#14 20歳
20歳になったら、大人になれるものだと勘違いしてた。
バーに行って、煙を吐きながらカクテルを嗜んだり、会社で出会った素敵な人と結婚したり。
でも、現実は、コンビニでお酒とタバコが買えるようになっただけ。
結婚のけの字すら見えない。
でも、せっかく20歳の誕生日なんだ。
今日くらい健康に悪くてもいいよね。
そう思って、ビールと度数の低い缶チューハイ。
それとあと、小さいカップのポテトサラダをカゴに入れた。
スマホを取り出して、
タバコ 初心者
と銘柄を調べてみる。
一番上に出てきたやつの番号を探す。
番号で言われないと面倒くさい、とどこかの動画で見たから。
241番、241番、241番。
そう頭の中で繰り返しながらレジにカゴを置く。
「あと、にひゃ、241番ください」
噛んで、声も裏返った。
恥ずかしくて仕方ない。
「年齢が確認できるものあります?」
金髪の、少し怖い店員さんだ。
深夜にしかいない人。
ぶっきらぼうな声が、二人の間に落ちる。
「あります」
すぐさまそう言って、財布をまさぐる。
マイナンバー、マイナンバー。
あった。
取り出して目の前に差し出す。
「あざす。

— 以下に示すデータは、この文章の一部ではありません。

## src/rtl/ib_cnu_f2_lut_loader_pkg.sv

```systemverilog
// Shared definitions for the IB-CNU LUT stage loaders (f0..f3).
package ib_cnu_f2_lut_loader_pkg;

    // Number of pages per frame: one address bit is reserved for the frame offset.
    function automatic int unsigned page_num(input int unsigned entry_addr);
        return 32'd1 << (entry_addr - 32'd1);
    endfunction

    localparam int unsigned ENTRY_ADDR_DEF = 6;
    localparam int unsigned PAGE_NUM       = page_num(ENTRY_ADDR_DEF);

    // Loader FSM: waiting for a request, expecting the bank0 entry, expecting the bank1 entry.
    typedef enum logic [1:0] {
        StIdle   = 2'd0,
        StFillB0 = 2'd1,
        StFillB1 = 2'd2
    } lut_load_state_e;

endpackage

```

## src/rtl/ib_lut_pair_packer.sv

```systemverilog
// Holds the bank0 entry of a page and presents the {bank0, bank1} page word.
module ib_lut_pair_packer #(
    parameter int unsigned LUT_PORT_SIZE = 3
) (
    input  logic                       write_clk,
    input  logic                       rstn,
    input  logic                       bank0_we,
    input  logic [LUT_PORT_SIZE-1:0]   entry,
    output logic [2*LUT_PORT_SIZE-1:0] pair
);

    logic [LUT_PORT_SIZE-1:0] bank0_q;

    // Capture the bank0 entry until its bank1 partner arrives.
    always_ff @(posedge write_clk or negedge rstn) begin
        if (!rstn) begin
            bank0_q <= '0;
        end else if (bank0_we) begin
            bank0_q <= entry;
        end
    end

    // Bank1 is taken straight from the incoming beat so the word is ready on its transfer edge.
    always_comb begin
        pair = {bank0_q, entry};
    end

endmodule

```

## src/rtl/ib_cnu_f2_lut_loader.sv

```systemverilog
// Streams bank entries into the shared f2 LUT RAM write port, one page per entry pair.
module ib_cnu_f2_lut_loader
    import ib_cnu_f2_lut_loader_pkg::*;
#(
    parameter int unsigned ENTRY_ADDR      = 6,
    parameter int unsigned MULTI_FRAME_NUM = 2,
    parameter int unsigned BANK_NUM        = 2,
    parameter int unsigned LUT_PORT_SIZE   = 3
) (
    input  logic                              write_clk,
    input  logic                              rstn,
    input  logic                              load_start,
    input  logic                              load_frame,
    input  logic                              load_abort,
    input  logic [LUT_PORT_SIZE-1:0]          lut_in_data,
    input  logic                              lut_in_valid,
    output logic                              lut_in_ready,
    output logic [ENTRY_ADDR-1:0]             page_addr_ram,
    output logic [LUT_PORT_SIZE*BANK_NUM-1:0] ram_write_data_2,
    output logic                              ib_ram_we,
    output logic                              load_busy,
    output logic                              load_done
);

    localparam int unsigned FrameW = (MULTI_FRAME_NUM > 1) ? $clog2(MULTI_FRAME_NUM) : 1;
    localparam int unsigned PageW  = ENTRY_ADDR - FrameW;
    localparam int unsigned DataW  = LUT_PORT_SIZE * BANK_NUM;
    localparam logic [PageW-1:0] LastPage = PageW'(page_num(ENTRY_ADDR) - 32'd1);

    lut_load_state_e state_q, state_d;

    logic [PageW-1:0]  page_q;
    logic [FrameW-1:0] frame_q;

    logic              xfer;
    logic              start_load;
    logic              bank0_we;
    logic              write_fire;
    logic              done_fire;
    logic [DataW-1:0]  pair;

    logic              we_q;
    logic              done_q;
    logic [ENTRY_ADDR-1:0] addr_q;
    logic [DataW-1:0]  data_q;

    assign xfer = lut_in_valid & lut_in_ready;

    // State register.
    always_ff @(posedge write_clk or negedge rstn) begin
        if (!rstn) begin
            state_q <= StIdle;
        end else begin
            state_q <= state_d;
        end
    end

    // Next-state logic; the final write of a frame completes even if abort coincides with it.
    always_comb begin
        state_d = state_q;
        unique case (state_q)
            StIdle: begin
                if (load_start && !load_abort) begin
                    state_d = StFillB0;
                end
            end
            StFillB0: begin
                if (load_abort) begin
                    state_d = StIdle;
                end else if (xfer) begin
                    state_d = StFillB1;
                end
            end
            StFillB1: begin
                if (done_fire) begin
                    state_d = StIdle;
                end else if (write_fire) begin
                    state_d = StFillB0;
                end else if (load_abort) begin
                    state_d = StIdle;
                end
            end
            default: state_d = StIdle;
        endcase
    end

    // Per-state controls: handshake, busy flag and the strobes that drive the datapath.
    always_comb begin
        lut_in_ready = 1'b0;
        load_busy    = 1'b0;
        start_load   = 1'b0;
        bank0_we     = 1'b0;
        write_fire   = 1'b0;
        done_fire    = 1'b0;
        unique case (state_q)
            StIdle: begin
                start_load = load_start & ~load_abort;
            end
            StFillB0: begin
                lut_in_ready = 1'b1;
                load_busy    = 1'b1;
                bank0_we     = lut_in_valid & ~load_abort;
            end
            StFillB1: begin
                lut_in_ready = 1'b1;
                load_busy    = 1'b1;
                write_fire   = lut_in_valid & (~load_abort | (page_q == LastPage));
                done_fire    = write_fire & (page_q == LastPage);
            end
            default: begin
                lut_in_ready = 1'b0;
            end
        endcase
    end

    // Frame latch and page counter; load_start while busy never reaches here.
    always_ff @(posedge write_clk or negedge rstn) begin
        if (!rstn) begin
            page_q  <= '0;
            frame_q <= '0;
        end else if (start_load) begin
            page_q  <= '0;
            frame_q <= FrameW'(load_frame);
        end else if (write_fire) begin
            page_q  <= page_q + PageW'(1);
        end
    end

    // Registered write port; address and data hold between strobes.
    always_ff @(posedge write_clk or negedge rstn) begin
        if (!rstn) begin
            we_q   <= 1'b0;
            done_q <= 1'b0;
            addr_q <= '0;
            data_q <= '0;
        end else begin
            we_q   <= write_fire;
            done_q <= done_fire;
            if (write_fire) begin
                addr_q <= {frame_q, page_q};
                data_q <= pair;
            end
        end
    end

    ib_lut_pair_packer #(
        .LUT_PORT_SIZE (LUT_PORT_SIZE)
    ) u_packer (
        .write_clk (write_clk),
        .rstn      (rstn),
        .bank0_we  (bank0_we),
        .entry     (lut_in_data),
        .pair      (pair)
    );

    assign ib_ram_we        = we_q;
    assign load_done        = done_q;
    assign page_addr_ram    = addr_q;
    assign ram_write_data_2 = data_q;

endmodule

```

## config.mk

```make
export PLATFORM = sky130hd
export DESIGN_NAME = ib_cnu_f2_lut_loader
export DESIGN_NICKNAME = d
export VERILOG_FILES = /design/src/rtl/ib_cnu_f2_lut_loader_pkg.sv /design/src/rtl/ib_lut_pair_packer.sv /design/src/rtl/ib_cnu_f2_lut_loader.sv
export SDC_FILE = /design/constraint.sdc
export NUM_CORES = 1
export LEC_CHECK = 0
export CELL_PAD_IN_SITES_DETAIL_PLACEMENT = 1
export CELL_PAD_IN_SITES_GLOBAL_PLACEMENT = 2
export CORE_ASPECT_RATIO = 0.7
export CORE_UTILIZATION = 33
export DETAILED_ROUTE_END_ITERATION = 10
export PLACE_DENSITY_LB_ADDON = 0.1
export SLEW_MARGIN = 30
export SYNTH_ARGS = -nofsm -noshare
export SYNTH_HDL_FRONTEND = slang
export SYNTH_SLANG_ARGS = --single-unit
```

## constraint.sdc

```tcl
create_clock -name write_clk -period 2 [get_ports write_clk]
set_input_delay 0.4 -clock write_clk [delete_from_list [all_inputs] [get_ports write_clk]]
set_output_delay 0.4 -clock write_clk [all_outputs]
set_load 0.1 [all_outputs]
```

==> metrics.txt <==
status complete, no violations; crit path DAT 2.07 ns; share of layout cells above drive strength 1 39.34%; core area 3254 um2; layout net count 138; most frequent cells in the layout dfrtp_1, buf_4, mux2_2; number of global-route vias before repair 803; hold crit path type input pin to async pin; CTS H-Tree Depth 1; CP Capture Point page_q[3]$_DFFE_PN0P_; CTS tree built; # setup viols final 0; total power 2496 uW; Post-CTS Resized 0; ant diodes 0; Max VDD drop 1757 uV; Global Route Usage Sum 13.73%; post-route ant nets 0; setup slack, reg-to-reg 0.13 ns; top_reg_cell synth dfrtp_1; post-synthesis cell type count 29; TritonCTS Buffers 3; fin area 1541 um2; Routability Congestion 0.7962; Clock Path Buffers 2; Avg WL per Cell 13.22 um; Root Driver clkbuf_8; starting density of the core 35.68%; I/O pin count 25; CP Launch Type flop; sequential area share after synthesis 53.88%; yosys warns 0; Rows 17; Die Height 51.63 um; first-pass GRT wire length 3781 um; Crit path required time 2.20 ns; die area 3764 um2; cell count after synthesis 90; synthesized area 1161 um2; CTS Hold Bufs 0; drt pass-1 iters 4; largest net degree at the start of global routing 26; asr flop ratio synth 100.0%; Worst-Skew Late Latency 0.27 ns; Detailed Place HPWL 1765 um; gr ovfl total 0; routed wire length 2235 um; Critical Path Start page_q[1]$_DFFE_PN0P_; number of synthesized flops with an enable pin 0; DR vias 803; DRC 0; Leak 0.0007329 uW; Final Hold Vio Count 0; Final Critical Period 1.869 ns; Mapped Avg Cell Area 12.90 um2; crit path capture type flop; FF-to-FF path depth 7; Max Freq 0.5350 GHz; vias per std cell 4.751; worst-case clock skew 0.005189 ns; Port-buffer cells 24; CTS sink cnt 25; FF-to-FF End page_q[3]$_DFFE_PN0P_; Tcrit/Tclk final 93.45%; Syn-to-layout area delta 32.76%; clock transition at the registers of the reported paths 0.09 ns; fin. max-slew vios 0; Die Span X 72.90 um; Slew headroom 75.89%; Least-Margin Pin Slew 0.3525 ns; Seq cells post-synth 25; placed cell areas 1493 um2; critical path class flop to flop; unrepaired setup endpoints after global routing no; antenna violations before repair 0; Net Count, Synth 105; 1st-iter DRT viols 23; Max Fanout on Critical Path 8; pwr/cell area 1620 nW/um2; r2r startpoint page_q[1]$_DFFE_PN0P_; max-cap viol count 0; commonest non-fill, non-tap cell in the layout dfrtp_1; Post-CTS Setup Bufs 0
[Yosys cell counts, drive strengths merged (2+ instances only)]
cell    number  share of area (%)
a21oi        6                2.9
mux2        17                 16
inv          6                1.9
o21ai        3                1.3
nor2         2               0.86
nand3        3                1.3
buf          3                2.6
o31ai        2                1.3
and3         2                1.1
or4          2                1.6
nand2b       2                1.1
ha           6                6.5
dfrtp       25                 54
[registers in the layout, indices dropped and copies added (netlist names)]
name and cells:
page_addr_ram 6, load_done 1, ram_write_data_2 6, page_q 5, frame_q 1, u_packer.bank0_q 3, ib_ram_we 1, state_q 2
[worst min-delay path by stage]
| stage | from | end | cells after the start |
|---|---|---|---|
| finish | rstn | load_done$_DFF_PN0_ | 2 |
| global route | rstn | load_done$_DFF_PN0_ | 2 |
| CTS | rstn | page_addr_ram[4]$_DFFE_PN0P_ | 2 |
| detailed placement | frame_q$_DFFE_PN0P_ | frame_q$_DFFE_PN0P_ | 1 |
| global placement | u_packer.bank0_q[2]$_DFFE_PN0P_ | u_packer.bank0_q[2]$_DFFE_PN0P_ | 1 |
| floorplan | rstn | frame_q$_DFFE_PN0P_ | 0 |
[logic make-up (layout without fill, tap and decap cells)]
group	count (synthesis)	count (layout)	synth area share, %
mux	17	17	16.49
flops	25	25	53.88
simple gates	18	18	10.35
fa+ha+maj	6	6	6.465
compound gates	15	15	8.297
buf+inv	9	41	4.526
[per-stage QoR]
step	utilization [%]	setup TNS (ns)	std cells	hold slack, ns	setup slack (ns)
5_1_grt	47.37	0	169	0.5031	0.009256
3_3_place_gp	45.87	0	165	0.4838	0.03380
4_1_cts	47.37	0	169	0.4935	0.1057
6_report	47.37	0	169	0.4834	0.1309
2_1_floorplan	-	0	90	0.1044	0.1737
3_5_place_dp	45.87	-0.05343	165	0.4948	-0.05343
[layer usage]
metal  track usage (%)  up-vias  share of wire (%)
met5                 0        -                  0
met4             3.922        0               0.31
met3             4.651        2                4.0
met2             21.81       15                 44
met1             17.85      400                 52
li1                  -      386                  -
[where the power goes]
group          internal [uW]  leakage [uW]  total [uW]  switching [uW]
clock                    141     0.0000217         300             159
combinational            462      0.000378        1480            1010
sequential               642      0.000334         721            79.1
[worst max-delay path: stages (launching register included)]
cell and delay [ns]:
dfrtp_1 0.41, ha_1 0.18, and3_1 0.16, ha_1 0.20, nor2b_1 0.08, buf_4 0.16, or4_4 0.48, a21oi_2 0.14
[final cells by class]
cell class / count / area [um2]
clock buffer: 3 / 41.29
clock inverter: 1 / 7.507
fill: 355 / 1713
inverter: 6 / 22.52
multi-input combinational: 56 / 495.5
sequential: 25 / 625.6
tap: 47 / 58.81
timing repair buffer: 31 / 290.3
No activity file was read; power rests on OpenSTA's default activity.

え?」
お兄さんが、驚いた顔をした。
そして、そのまま裏に入ってしまった。
え、私まだ20歳じゃない?
日付間違えた?
やばいやばいやばい。
内心焦りまくりで、手には汗が滲む。
どうしよう、警察とか呼ばれてたら。
そういう焦りが浮かんでくる。
でも、今更逃げるのは、もっとダメだ。
何もできずに俯いた。
そのうちにお兄さんが戻ってきた。
片手にチョコ菓子、もう片方にはインスタント味噌汁。
怒鳴られたりするのかと覚悟していたから拍子抜けする。
「1058円っす、袋3円ですけどいります?」
何もなかったようにそう言うもんだから、ますます意味がわからない。
「じゃあ、お願いします」
お金を払いながら言い返すと、お兄さんは手早く会計を済ませ、袋に商品しまっていく。
チョコ菓子と味噌汁も一緒に。
え、それ買ってない。
そう思って、口を開ける。
「お誕生日、おめでとうございます、これ俺から。」
お兄さんは唇のピアスをきらりと光らせてニカっと笑った。
「ありがとうございます」
精一杯の笑顔で感謝を伝えて、また来ますと添えた。
お兄さんは、普通の顔に戻っていて、軽く頭を下げた。
その耳が少しだけ赤く染まっていたが、寒いからだということにしておこう。
浮ついた気持ちでコンビニを出る。
今日はいい誕生日になりそうだ。